Exercise goal: Within the entries below, find the portion that opens with the line containing "Mean Syn Cell Area - 6.57 µm²" and closes with the line containing "crit-path max cell delay - 0.60 ns". Retype that portion exactly and only.

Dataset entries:
--- config.mk ---
export PLATFORM = sky130hd
export DESIGN_NAME = pwm_ramp_sequencer
export DESIGN_NICKNAME = d
export VERILOG_FILES = /design/src/rtl/pwm_ctrl_pkg.sv /design/src/rtl/pwm_ramp_step.sv /design/src/rtl/pwm_ramp_sequencer.sv
export SDC_FILE = /design/constraint.sdc
export NUM_CORES = 1
export LEC_CHECK = 0
export ABC_AREA = 0
export CAP_MARGIN = 10
export CELL_PAD_IN_SITES_DETAIL_PLACEMENT = 1
export CELL_PAD_IN_SITES_GLOBAL_PLACEMENT = 2
export CORE_UTILIZATION = 40
export DETAILED_ROUTE_END_ITERATION = 10
export DONT_BUFFER_PORTS = 1
export GPL_ROUTABILITY_DRIVEN = 0
export HOLD_SLACK_MARGIN = 0.05
export PLACE_DENSITY = 0.91
export SLEW_MARGIN = 25
export SYNTH_ARGS = -nofsm -noshare
export SYNTH_HDL_FRONTEND = slang
export SYNTH_SLANG_ARGS = --single-unit
--- constraint.sdc ---
create_clock -name clock -period 11.7 [get_ports clock]
set_clock_uncertainty 0.1 [all_clocks]
set_input_delay 0.585 -clock clock [delete_from_list [all_inputs] [get_ports clock]]
set_output_delay 0.585 -clock clock [all_outputs]
set_load 0.02 [all_outputs]
--- src/rtl/pwm_ctrl_pkg.sv ---
// Shared register offsets and FSM encoding for the PWM ramp sequencer.
// Imported by the sequencer top and its bench.
package pwm_ctrl_pkg;

    localparam logic [2:0] PWM_ADDR_MAX  = 3'b000;
    localparam logic [2:0] PWM_ADDR_THR  = 3'b010;
    localparam logic [2:0] PWM_ADDR_FLAG = 3'b100;

    localparam logic [2:0] REG_CTRL   = 3'd0;
    localparam logic [2:0] REG_PERIOD = 3'd2;
    localparam logic [2:0] REG_STEP   = 3'd4;
    localparam logic [2:0] REG_DWELL  = 3'd6;

    localparam logic [2:0] ST_IDLE    = 3'd0;
    localparam logic [2:0] ST_WR_MAX  = 3'd1;
    localparam logic [2:0] ST_WR_THR0 = 3'd2;
    localparam logic [2:0] ST_WR_EN   = 3'd3;
    localparam logic [2:0] ST_DWELL   = 3'd4;
    localparam logic [2:0] ST_WR_THR  = 3'd5;
    localparam logic [2:0] ST_WR_DIS  = 3'd6;

    typedef enum logic [2:0] {
        S_IDLE    = ST_IDLE,
        S_WR_MAX  = ST_WR_MAX,
        S_WR_THR0 = ST_WR_THR0,
        S_WR_EN   = ST_WR_EN,
        S_DWELL   = ST_DWELL,
        S_WR_THR  = ST_WR_THR,
        S_WR_DIS  = ST_WR_DIS
    } state_t;

endpackage

--- src/rtl/pwm_ramp_step.sv ---
// One saturating ramp step: 17-bit arithmetic, clamped to [0, period].
// dir_down=0 ramps up; at_end flags that a ramp limit was reached.
module pwm_ramp_step (
    input  logic [15:0] thr,
    input  logic        dir_down,
    input  logic [15:0] step,
    input  logic [15:0] period,
    input  logic        loop_mode,
    output logic [15:0] next_thr,
    output logic        next_dir_down,
    output logic        at_end
);

    logic [16:0] step_eff;
    logic [16:0] sum;
    logic [16:0] diff;

    always_comb begin
        step_eff      = (step == 16'd0) ? 17'd1 : {1'b0, step};
        sum           = {1'b0, thr} + step_eff;
        diff          = {1'b0, thr} - step_eff;
        next_thr      = thr;
        next_dir_down = dir_down;
        at_end        = 1'b0;
        if (!dir_down) begin
            if (sum >= {1'b0, period}) begin
                next_thr      = period;
                next_dir_down = loop_mode;
                at_end        = 1'b1;
            end else begin
                next_thr = sum[15:0];
            end
        end else begin
            if ({1'b0, thr} <= step_eff) begin
                next_thr      = 16'd0;
                next_dir_down = 1'b0;
                at_end        = 1'b1;
            end else if (diff > {1'b0, period}) begin
                // period shrank while ramping down
                next_thr = period;
            end else begin
                next_thr = diff[15:0];
            end
        end
    end

endmodule

--- src/rtl/pwm_ramp_sequencer.sv ---
// Autonomous PWM programmer: configures the PWM, then ramps its threshold
// up (one-shot) or up/down (loop) with a programmable dwell per step.
module pwm_ramp_sequencer
    import pwm_ctrl_pkg::*;
#(
    parameter logic [15:0] DEFAULT_PERIOD = 16'hFFFF,
    parameter logic [15:0] DEFAULT_STEP   = 16'h0100,
    parameter logic [15:0] DEFAULT_DWELL  = 16'd999
) (
    input  logic        clock,
    input  logic        reset,
    input  logic        cpu_select,
    input  logic        cpu_write_enable,
    input  logic [2:0]  cpu_address,
    input  logic [15:0] cpu_write_data,
    output logic [15:0] cpu_read_data,
    output logic        pwm_select,
    output logic        pwm_write_enable,
    output logic [2:0]  pwm_address,
    output logic [15:0] pwm_write_data,
    output logic        busy,
    output logic        done
);

    state_t      state_q;
    state_t      state_d;
    logic        ctrl_en;
    logic        ctrl_loop;
    logic [15:0] period_q;
    logic [15:0] step_q;
    logic [15:0] dwell_q;
    logic [15:0] thr_q;
    logic        dir_q;
    logic        end_q;
    logic [15:0] cnt_q;
    logic        done_q;
    logic        sel_q;
    logic [15:0] read_q;
    logic [15:0] rdata;

    logic        cpu_wr;
    logic        cpu_rd;
    logic        wr_en;
    logic [2:0]  wr_addr;
    logic [15:0] wr_data;
    logic        thr_load0;
    logic        thr_advance;
    logic        cnt_load;
    logic        cnt_dec;
    logic        set_done;

    logic [15:0] next_thr;
    logic        next_dir;
    logic        at_end;

    assign cpu_wr = cpu_select & cpu_write_enable;
    assign cpu_rd = cpu_select & ~cpu_write_enable;

    pwm_ramp_step u_step (
        .thr           (thr_q),
        .dir_down      (dir_q),
        .step          (step_q),
        .period        (period_q),
        .loop_mode     (ctrl_loop),
        .next_thr      (next_thr),
        .next_dir_down (next_dir),
        .at_end        (at_end)
    );

    always_ff @(posedge clock) begin
        if (!reset) begin
            state_q <= S_IDLE;
        end else begin
            state_q <= state_d;
        end
    end

    always_comb begin
        state_d     = state_q;
        wr_en       = 1'b0;
        wr_addr     = PWM_ADDR_MAX;
        wr_data     = 16'd0;
        thr_load0   = 1'b0;
        thr_advance = 1'b0;
        cnt_load    = 1'b0;
        cnt_dec     = 1'b0;
        set_done    = 1'b0;
        unique case (state_q)
            S_IDLE: begin
                // a finished one-shot waits for a fresh CTRL write
                if (ctrl_en && !done_q) state_d = S_WR_MAX;
            end
            S_WR_MAX: begin
                wr_en   = 1'b1;
                wr_addr = PWM_ADDR_MAX;
                wr_data = period_q;
                state_d = ctrl_en ? S_WR_THR0 : S_WR_DIS;
            end
            S_WR_THR0: begin
                wr_en     = 1'b1;
                wr_addr   = PWM_ADDR_THR;
                thr_load0 = 1'b1;
                state_d   = ctrl_en ? S_WR_EN : S_WR_DIS;
            end
            S_WR_EN: begin
                wr_en    = 1'b1;
                wr_addr  = PWM_ADDR_FLAG;
                wr_data  = 16'd1;
                cnt_load = 1'b1;
                state_d  = ctrl_en ? S_DWELL : S_WR_DIS;
            end
            S_DWELL: begin
                if (!ctrl_en) begin
                    state_d = S_WR_DIS;
                end else if (cnt_q == 16'd0) begin
                    thr_advance = 1'b1;
                    state_d     = S_WR_THR;
                end else begin
                    cnt_dec = 1'b1;
                end
            end
            S_WR_THR: begin
                wr_en   = 1'b1;
                wr_addr = PWM_ADDR_THR;
                wr_data = thr_q;
                if (!ctrl_en) begin
                    state_d = S_WR_DIS;
                end else if (!ctrl_loop && end_q) begin
                    set_done = 1'b1;
                    state_d  = S_WR_DIS;
                end else begin
                    cnt_load = 1'b1;
                    state_d  = S_DWELL;
                end
            end
            S_WR_DIS: begin
                wr_en   = 1'b1;
                wr_addr = PWM_ADDR_FLAG;
                state_d = S_IDLE;
            end
            default: state_d = S_IDLE;
        endcase
    end

    always_comb begin
        rdata = 16'd0;
        unique case (cpu_address)
            REG_CTRL:   rdata = {12'd0, done_q, busy, ctrl_loop, ctrl_en};
            REG_PERIOD: rdata = period_q;
            REG_STEP:   rdata = step_q;
            REG_DWELL:  rdata = dwell_q;
            default:    rdata = 16'd0;
        endcase
    end

    always_ff @(posedge clock) begin
        if (!reset) begin
            sel_q     <= 1'b0;
            ctrl_en   <= 1'b0;
            ctrl_loop <= 1'b0;
            period_q  <= DEFAULT_PERIOD;
            step_q    <= DEFAULT_STEP;
            dwell_q   <= DEFAULT_DWELL;
            thr_q     <= 16'd0;
            dir_q     <= 1'b0;
            end_q     <= 1'b0;
            cnt_q     <= 16'd0;
            done_q    <= 1'b0;
            read_q    <= 16'd0;
        end else begin
            sel_q <= 1'b1;
            if (cpu_wr) begin
                unique case (cpu_address)
                    REG_CTRL: begin
                        ctrl_en   <= cpu_write_data[0];
                        ctrl_loop <= cpu_write_data[1];
                    end
                    REG_PERIOD: period_q <= cpu_write_data;
                    REG_STEP:   step_q   <= cpu_write_data;
                    REG_DWELL:  dwell_q  <= cpu_write_data;
                    default: ;
                endcase
            end
            if (cpu_rd) read_q <= rdata;
            if (thr_load0) begin
                thr_q <= 16'd0;
                dir_q <= 1'b0;
                end_q <= 1'b0;
            end else if (thr_advance) begin
                thr_q <= next_thr;
                dir_q <= next_dir;
                end_q <= at_end & ~dir_q;
            end
            if (cnt_load) begin
                cnt_q <= dwell_q;
            end else if (cnt_dec) begin
                cnt_q <= cnt_q - 16'd1;
            end
            if (cpu_wr && cpu_address == REG_CTRL) begin
                done_q <= 1'b0;
            end else if (set_done) begin
                done_q <= 1'b1;
            end
        end
    end

    assign cpu_read_data    = read_q;
    assign pwm_select       = sel_q;
    assign pwm_write_enable = wr_en;
    assign pwm_address      = wr_addr;
    assign pwm_write_data   = wr_data;
    assign busy             = (state_q != S_IDLE);
    assign done             = done_q;

endmodule
==> out/results.txt, run 1 <==
Slew @ Worst Pin - 0.907 ns
DRC - 0
count of endpoints failing setup in the final report - 0
Reg2Reg Depth - 19
pwr dens - 106 nW/µm²
Clock Tree Buf Depth - 2
CP Class - reg2reg
crit-path max FO - 12
hold depth - 0
fin crit period - 5.73 ns
setup bufs post-CTS - 0
MaxCap Viol Count - 0
LEAKAGE - 3.69 nW
DR vias - 7607
Die ar. - 21000 µm²
Critical Path AT - 5.91 ns
vias in the first global route - 7551
synth unique cells - 88
WP data required - 11.87 ns
H-tree depth - 3
Initial DRC Count - 544
Relative slew margins - 39.5%
Hold Buf Count CTS - 0
Peak VDD IR - 0.0000651 V
synth warn - 0
initial antenna violation count - 0
Crit. End Element - register
status - finished, final reports clean
Mean Syn Cell Area - 7.92 µm²
post-synthesis sequential area ratio - 25.7%
ANT cells - 0
routed len/inst - 22.9 µm
setup_tns - 0 ns
hold crit path type - in2reg
DRT Pass-1 Iters - 7
die span in x - 145 µm
Synth top area share - 25.7%
Final Cycle Share - 49.0%
Initial Util - 41.5%
first-pass GRT wire length - 44300 µm
fill cell total of the finished layout - 2387
Routed WL - 28400 µm
flops & latches, synth - 105
Layout area overhead - 4.25%
max-slew violation count - 0
fraction of registers with async set/reset - 0%
Vias/cell - 6.13
Synth Cell Area - 8180 µm²
die height - 145 µm
Synth Instances - 1032
largest net degree at the start of global routing - 88
Post-synth EDFFs - 0
Worst-path clk slew - 0.08 ns
layout cells sized above 1 - 5.03%
number of routed nets with antenna violations - 0
clock sink total - 105
FP Rows - 51
I/O Buffers - 0
placed inst area - 8200 µm²
syn nets - 1126
Core ar. - 19700 µm²
CTS tree - yes
worst skew pair latency - 0.36 ns
post-DP HPWL - 21800 µm
Root Driver - clkbuf_16
number of gates resized after cts - 0
clock buffer count from CTS - 9
Total GRT Usage - 27.0%
Top Ports - 62
RSZ-0062 raised after global routing - false
dominant synthesized flop cell - dfxtp_1
FMAX - 0.174 GHz
Area contributors post-synth - dfxtp_1 26%, ha_1 11%, nand2_1 5.8%
final instance area - 8520 µm²
Final Hold Fails - 0
fin nets - 1064
area leader, netlist - dfxtp_1
grt ovf - 0
startpoint types - register
-- power breakdown --
group	switching, mW	total [mW]	internal, mW
clock network	0.148	0.344	0.196
registers	0.0157	0.380	0.365
logic	0.119	0.179	0.0597
-- cells in the mapped netlist (all sizes together) (3+ instances only) --
cell and n:
xor2 5, o311ai 7, clkbuf 53, or3 9, a21oi 54, or4 4
o21bai 3, nor3b 3, o41ai 3, ha 69, o21a 10, nor2b 39
nor4 14, nand3b 4, o22a 8, nand2 127, a311oi 4, o31ai 5
mux4 4, nor3 25, a22oi 16, nand3 23, nor2 77, nand2b 10
nand4 10, dfxtp 105, a21o 7, a22o 14, o31a 3, buf 28
o21ai 51, xnor2 18, a31oi 8, a221oi 5, and3 5, and2 10
inv 51, a21boi 27, mux2i 44, a211oi 7, o211ai 23, a2111oi 4
-- worst paths after layout --
kind / slack (ns) / from / endpoint
worst max-delay path: 5.97 / step_q[12] / thr_q[12]
worst min-delay path: 0.16 / reset / pwm_select
worst max register to register: 5.97 / step_q[12] / thr_q[12]
worst min register to register: 0.39 / dwell_q[12] / dwell_q[12]
-- area by class of cell --
type                            instances  area [µm²]  share of cell area, %
Clock inverter                          5        85.1                  0.998
Clock buffer                           11         243                   2.85
Timing Repair Buffer                    8        63.8                  0.749
Multi-Input combinational cell        795        5510                   64.6
Tap cell                              265         332                   3.89
Sequential cell                       105        2100                   24.7
Inverter                               51         191                   2.25
-- flip-flops by register name (all words and copies together) (netlist names) --
name / flops
step_q: 16
thr_q: 16
end_q: 1
state_q: 3
ctrl_en: 1
dir_q: 1
cpu_read_data: 16
ctrl_loop: 1
cnt_q: 16
dwell_q: 16
done: 1
period_q: 16
pwm_select: 1
-- cell usage in the layout (no fill, tap or decap), types with 13 or more instances in the layout --
| cell type | instances |
|---|---|
| mux2i_1 | 44 |
| a22o_1 | 14 |
| nor2b_1 | 38 |
| nand2_1 | 126 |
| nor3_1 | 22 |
| a21boi_0 | 26 |
| nand3_1 | 22 |
| a21oi_1 | 54 |
| o21ai_0 | 36 |
| a22oi_1 | 16 |
| nor4_1 | 13 |
| o211ai_1 | 23 |
| dfxtp_1 | 105 |
| inv_1 | 50 |
| nor2_1 | 77 |
| ha_1 | 69 |
| xnor2_1 | 18 |
| o21ai_1 | 15 |
-- per-stage QoR --
step,hold WS [ns],std cells,setup slack (ns),utilization [%],total power [mW]
final,0.161,1240,5.97,43.2,0.903
after global routing,0.145,1240,5.61,43.2,0.936
after CTS,0.143,1240,6.08,43.2,0.908
after detailed placement,0.382,1224,6.14,41.6,0.567
after global placement,0.372,1223,6.41,41.5,0.565
after floorplan,0.352,1032,7.39,-,0.530
-- layer usage --
metal	GRT usage [%]	share of wire, %	up-vias
met5	0	0	-
met3	4.62	5.1	47
met4	10.0	3.0	0
met2	42.9	46	235
met1	36.5	46	3737
li1	-	-	3588
-- critical path, stage by stage (launching register included) --
cell	delay [ns]
dfxtp_1	0.34
nor3_1	0.48
a41o_1	0.28
ha_1	0.19
fa_1	0.22
nor2b_2	0.19
o311a_4	0.21
nor3_4	0.06
o41ai_1	0.66
nor4_1	0.10
a41oi_1	0.25
nand2_1	0.09
ha_1	0.32
a2111oi_0	0.38
a31oi_1	0.19
nor3b_4	0.63
buf_4	0.35
mux2i_1	0.11
or3_1	0.33
a31oi_1	0.17
-- logic make-up after synthesis --
kind of cell,count (synthesis),synth area share [%]
DFF,105,25.7
adders and majority gates,72,11.2
AOI/OAI and AO/OA,282,24.4
buffers and inverters,132,7.02
and+or+nand+nor,367,22.4
muxes,50,6.76
xor gates and xnor gates,23,2.46
other,1,0.0459
Note: power is estimated with default switching activity, not from simulation.
==> inputs of run 2 (changes only) <==
- ABC_AREA: 0 -> 1
- CORE_UTILIZATION: 40 -> 36
- PLACE_DENSITY: 0.91 -> 0.89
- clock period: 11.7 -> 5.6 ns (I/O delays scaled with it)
==> out/results.txt, run 2 <==
status - finished, final reports clean
most frequent cell after synthesis - nand2_1
Initial DRC Count - 609
Routed WL - 30100 µm
most common cell after layout, fill and taps aside - nand2_1
clock sink total - 105
Final Hold Fails - 0
Crit. Startpoint - step_q[15]
RSZ-0062 raised after global routing - false
die height - 153 µm
post-DP HPWL - 23700 µm
first-pass GRT wire length - 46900 µm
setup_tns - 0 ns
area leader, netlist - dfxtp_1
Initial Util - 36.5%
I/O Buffers - 0
r2r setup slk - 0.48 ns
Total GRT Usage - 25.7%
multi-input logic area - 5150 µm²
Placed Cells - 1484
CP Class - reg2reg
final instance area - 8800 µm²
fin cells - 1517
FF-to-FF Start - step_q[15]
startpoint types - register
crit-path max FO - 16
fin nets - 1321
cell mode on critical path - nand2_1
FP Rows - 55
H-tree depth - 3
clock buffer count from CTS - 9
Synth Cell Area - 8250 µm²
Reg2Reg Depth - 26
Seq. cell area - 2100 µm²
synth warn - 0
Critical Path AT - 5.24 ns
Die ar. - 23500 µm²
Area contributors post-synth - dfxtp_1 25%, nand2_1 14%, ha_1 10%
WP data required - 5.71 ns
die span in x - 153 µm
top post-synthesis cells by count - 307 x nand2_1, 171 x inv_1, 105 x dfxtp_1
DRC - 0
layout cells sized above 1 - 6.33%
ANT cells - 0
Final Cycle Share - 91.5%
largest net degree at the start of global routing - 56
Clock Tree Buf Depth - 2
flops & latches, synth - 105
Mean Syn Cell Area - 6.57 µm²
MaxCap Viol Count - 0
worst skew pair latency - 0.36 ns
LEAKAGE - 4.32 nW
CP max stage cell - o41ai_2
DRT Pass-1 Iters - 5
Top Ports - 62
Post-synth EDFFs - 0
Final Power - 2.05 mW
DR vias - 8327
syn nets - 1349
Relative slew margins - 40.2%
placed inst area - 8330 µm²
hold crit path type - in2reg
synth unique cells - 55
HP Start - reset
fraction of registers with async set/reset - 0%
Slew @ Worst Pin - 0.887 ns
crit-path max cell delay - 0.60 ns
count of endpoints failing setup in the final report - 0
pwr dens - 233 nW/µm²
Worst-path clk slew - 0.08 ns
Layout area overhead - 6.72%
Synth Instances - 1255
initial antenna violation count - 1
number of routed nets with antenna violations - 0
FMAX - 0.195 GHz
routed len/inst - 19.8 µm
max-slew violation count - 0
fin crit period - 5.12 ns
post-synthesis sequential area ratio - 25.5%
most frequent cells in the layout - 307 x nand2_1, 170 x inv_1, 105 x dfxtp_1
Crit. End Element - register
Synth top area share - 25.5%
vias in the first global route - 8335
fill cell total of the finished layout - 2958
Peak VDD IR - 0.000231 V
dominant synthesized flop cell - dfxtp_1
grt ovf - 0
Core ar. - 22600 µm²
Vias/cell - 5.49
setup bufs post-CTS - 0
Root Driver - clkbuf_16
CTS tree - yes
hold depth - 1
==> run 2: path summary, 6_finish.rpt <==
kind           endpoint
max            thr_q[2]
min          pwm_select
max reg2reg    thr_q[2]
min reg2reg    cnt_q[1]
==> run 2: cell type report <==
class | instances | area share, %
multi-input combinational | 906 | 58.5
sequential | 105 | 23.9
inverter | 181 | 7.75
tap | 285 | 4.05
timing repair buffer | 24 | 2.64
clock buffer | 10 | 2.60
clock inverter | 6 | 0.597
==> run 2: critical path, delay by kind of cell, from the launching register on <==
family / cells / cell delay, ns
XOR/XNOR: 1 / 0.27
adder cells (fa/ha/maj): 3 / 0.97
flip-flops: 1 / 0.33
AO/OA/AOI/OAI: 5 / 1.30
buffers and inverters: 3 / 0.34
AND/OR/NAND/NOR: 14 / 1.65
==> run 2: kinds of logic (layout without fill, tap and decap cells) <==
logic type | Yosys count | after routing | synth area share (%)
and+or+nand+nor | 562 | 562 | 30.8
AOI/OAI and AO/OA | 244 | 244 | 17.5
buffers and inverters | 244 | 221 | 12.2
DFF | 105 | 105 | 25.5
adders and majority gates | 71 | 71 | 11.0
xor gates and xnor gates | 28 | 28 | 2.97
other | 1 | 1 | 0.0455
==> run 2: power breakdown <==
group | switching, mW | internal (mW)
clock | 0.326 | 0.310
combinational | 0.450 | 0.157
sequential | 0.0311 | 0.775
==> run 2: timing repair <==
item                                    4_1_cts  5_1_grt
hold buffers                                 17        0
endpoints found under the hold margin        57        0
resized for setup                             0        1
endpoints found under the setup margin        0       16
==> run 2: per-stage QoR <==
| stage | worst slack (ns) | hold WS (ns) | utilization [%] |
|---|---|---|---|
| after floorplan | 1.66 | 0.208 | - |
| after global placement | 0.415 | 0.210 | 36.9 |
| after detailed placement | 0.293 | 0.211 | 36.9 |
| after CTS | 0.266 | 0.0672 | 39.0 |
| after global routing | 0.0127 | 0.0730 | 39.0 |
| final | 0.479 | 0.0720 | 39.0 |
==> run 2: routing by layer <==
| layer | GRT usage (%) | vias to the layer above | share of wire, % |
|---|---|---|---|
| met5 | 0 | - | 0.043 |
| met4 | 8.38 | 2 | 2.5 |
| met3 | 3.60 | 49 | 4.4 |
| met2 | 41.8 | 171 | 46 |
| met1 | 34.9 | 4035 | 47 |
| li1 | - | 4070 | - |
[src/rtl/multicycle_ctrl.sv]
// Multicycle RV32I control FSM: FETCH/DECODE/EXEC/MEM/WB with a memory-wait
// timeout that parks the core in a sticky TRAP until reset.
module multicycle_ctrl
  import multicycle_ctrl_pkg::*;
#(
  parameter int MEM_TIMEOUT = 15
) (
  input  logic       clk,
  input  logic       rst,
  input  logic [6:0] OPC,
  input  logic [2:0] func3,
  input  logic [6:0] func7,
  input  logic       branch_taken,
  input  logic       imem_ack,
  input  logic       dmem_ack,
  output logic       imem_req,
  output logic       dmem_req,
  output logic       dmem_we,
  output logic       fetch,
  output logic       imm_extend_WE,
  output logic [2:0] imm_SEL,
  output logic [3:0] alu_op,
  output logic       alu_src_b,
  output logic       reg_WE,
  output logic [1:0] wb_sel,
  output logic       pc_WE,
  output logic       pc_src,
  output logic       retire,
  output logic       trap
);

  localparam int CNT_BITS = $clog2(MEM_TIMEOUT + 1);
  localparam int CNT_W    = (CNT_BITS > 4) ? CNT_BITS : 4;
  localparam logic [CNT_W-1:0] CNT_TO = CNT_W'(MEM_TIMEOUT);

  state_t           state;
  logic [CNT_W-1:0] wait_cnt;

  logic       is_load, is_store, is_branch, is_jump, supported;
  logic [3:0] dec_alu_op;
  logic       dec_src_b;
  logic       unused_func7;

  assign is_load      = (OPC == OPC_LOAD);
  assign is_store     = (OPC == OPC_STORE);
  assign is_branch    = (OPC == OPC_BRANCH);
  assign is_jump      = (OPC == OPC_JAL) || (OPC == OPC_JALR);
  assign supported    = opc_supported(OPC);
  assign unused_func7 = ^{func7[6], func7[4:0]};

  alu_decode u_alu_decode (
    .opc       (OPC),
    .func3     (func3),
    .func7_b5  (func7[5]),
    .alu_op    (dec_alu_op),
    .alu_src_b (dec_src_b)
  );

  // The wait counter clears on every transition and only advances while a
  // FETCH/MEM state waits; an ack on the timeout cycle still wins.
  always_ff @(posedge clk) begin
    if (rst) begin
      state    <= S_FETCH;
      wait_cnt <= '0;
    end else begin
      wait_cnt <= '0;
      case (state)
        S_FETCH: begin
          if (imem_ack)               state <= S_DECODE;
          else if (wait_cnt == CNT_TO) state <= S_TRAP;
          else                        wait_cnt <= wait_cnt + 1'b1;
        end
        S_DECODE: state <= supported ? S_EXEC : S_TRAP;
        S_EXEC: begin
          if (is_branch)                 state <= S_FETCH;
          else if (is_load || is_store)  state <= S_MEM;
          else                           state <= S_WB;
        end
        S_MEM: begin
          if (dmem_ack)               state <= is_store ? S_FETCH : S_WB;
          else if (wait_cnt == CNT_TO) state <= S_TRAP;
          else                        wait_cnt <= wait_cnt + 1'b1;
        end
        S_WB:    state <= S_FETCH;
        S_TRAP:  state <= S_TRAP;
        default: state <= S_TRAP;
      endcase
    end
  end

  always_comb begin
    imem_req      = 1'b0;
    dmem_req      = 1'b0;
    dmem_we       = 1'b0;
    fetch         = 1'b0;
    imm_extend_WE = 1'b0;
    imm_SEL       = IMM_I;
    alu_op        = ALU_ADD;
    alu_src_b     = 1'b0;
    reg_WE        = 1'b0;
    wb_sel        = WB_ALU;
    pc_WE         = 1'b0;
    pc_src        = 1'b0;
    retire        = 1'b0;
    trap          = 1'b0;
    // Reset masks every strobe, including a half-finished MEM access.
    if (!rst) begin
      case (state)
        S_FETCH: begin
          imem_req = 1'b1;
          fetch    = imem_ack;
        end
        S_DECODE: begin
          if (supported) begin
            imm_extend_WE = 1'b1;
            imm_SEL       = imm_sel_of(OPC, func3);
          end
        end
        S_EXEC: begin
          alu_op    = dec_alu_op;
          alu_src_b = dec_src_b;
          if (is_branch) begin
            pc_WE  = 1'b1;
            pc_src = branch_taken;
            retire = 1'b1;
          end
        end
        S_MEM: begin
          alu_op    = dec_alu_op;
          alu_src_b = dec_src_b;
          dmem_req  = 1'b1;
          dmem_we   = is_store;
          if (dmem_ack && is_store) begin
            pc_WE  = 1'b1;
            retire = 1'b1;
          end
        end
        S_WB: begin
          alu_op    = dec_alu_op;
          alu_src_b = dec_src_b;
          reg_WE    = 1'b1;
          pc_WE     = 1'b1;
          retire    = 1'b1;
          if (is_jump) begin
            wb_sel = WB_PC4;
            pc_src = 1'b1;
          end else if (is_load) begin
            wb_sel = WB_LOAD;
          end
        end
        S_TRAP:  trap = 1'b1;
        default: trap = 1'b1;
      endcase
    end
  end

endmodule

Response area:
Mean Syn Cell Area - 6.57 µm²
MaxCap Viol Count - 0
worst skew pair latency - 0.36 ns
LEAKAGE - 4.32 nW
CP max stage cell - o41ai_2
DRT Pass-1 Iters - 5
Top Ports - 62
Post-synth EDFFs - 0
Final Power - 2.05 mW
DR vias - 8327
syn nets - 1349
Relative slew margins - 40.2%
placed inst area - 8330 µm²
hold crit path type - in2reg
synth unique cells - 55
HP Start - reset
fraction of registers with async set/reset - 0%
Slew @ Worst Pin - 0.887 ns
crit-path max cell delay - 0.60 ns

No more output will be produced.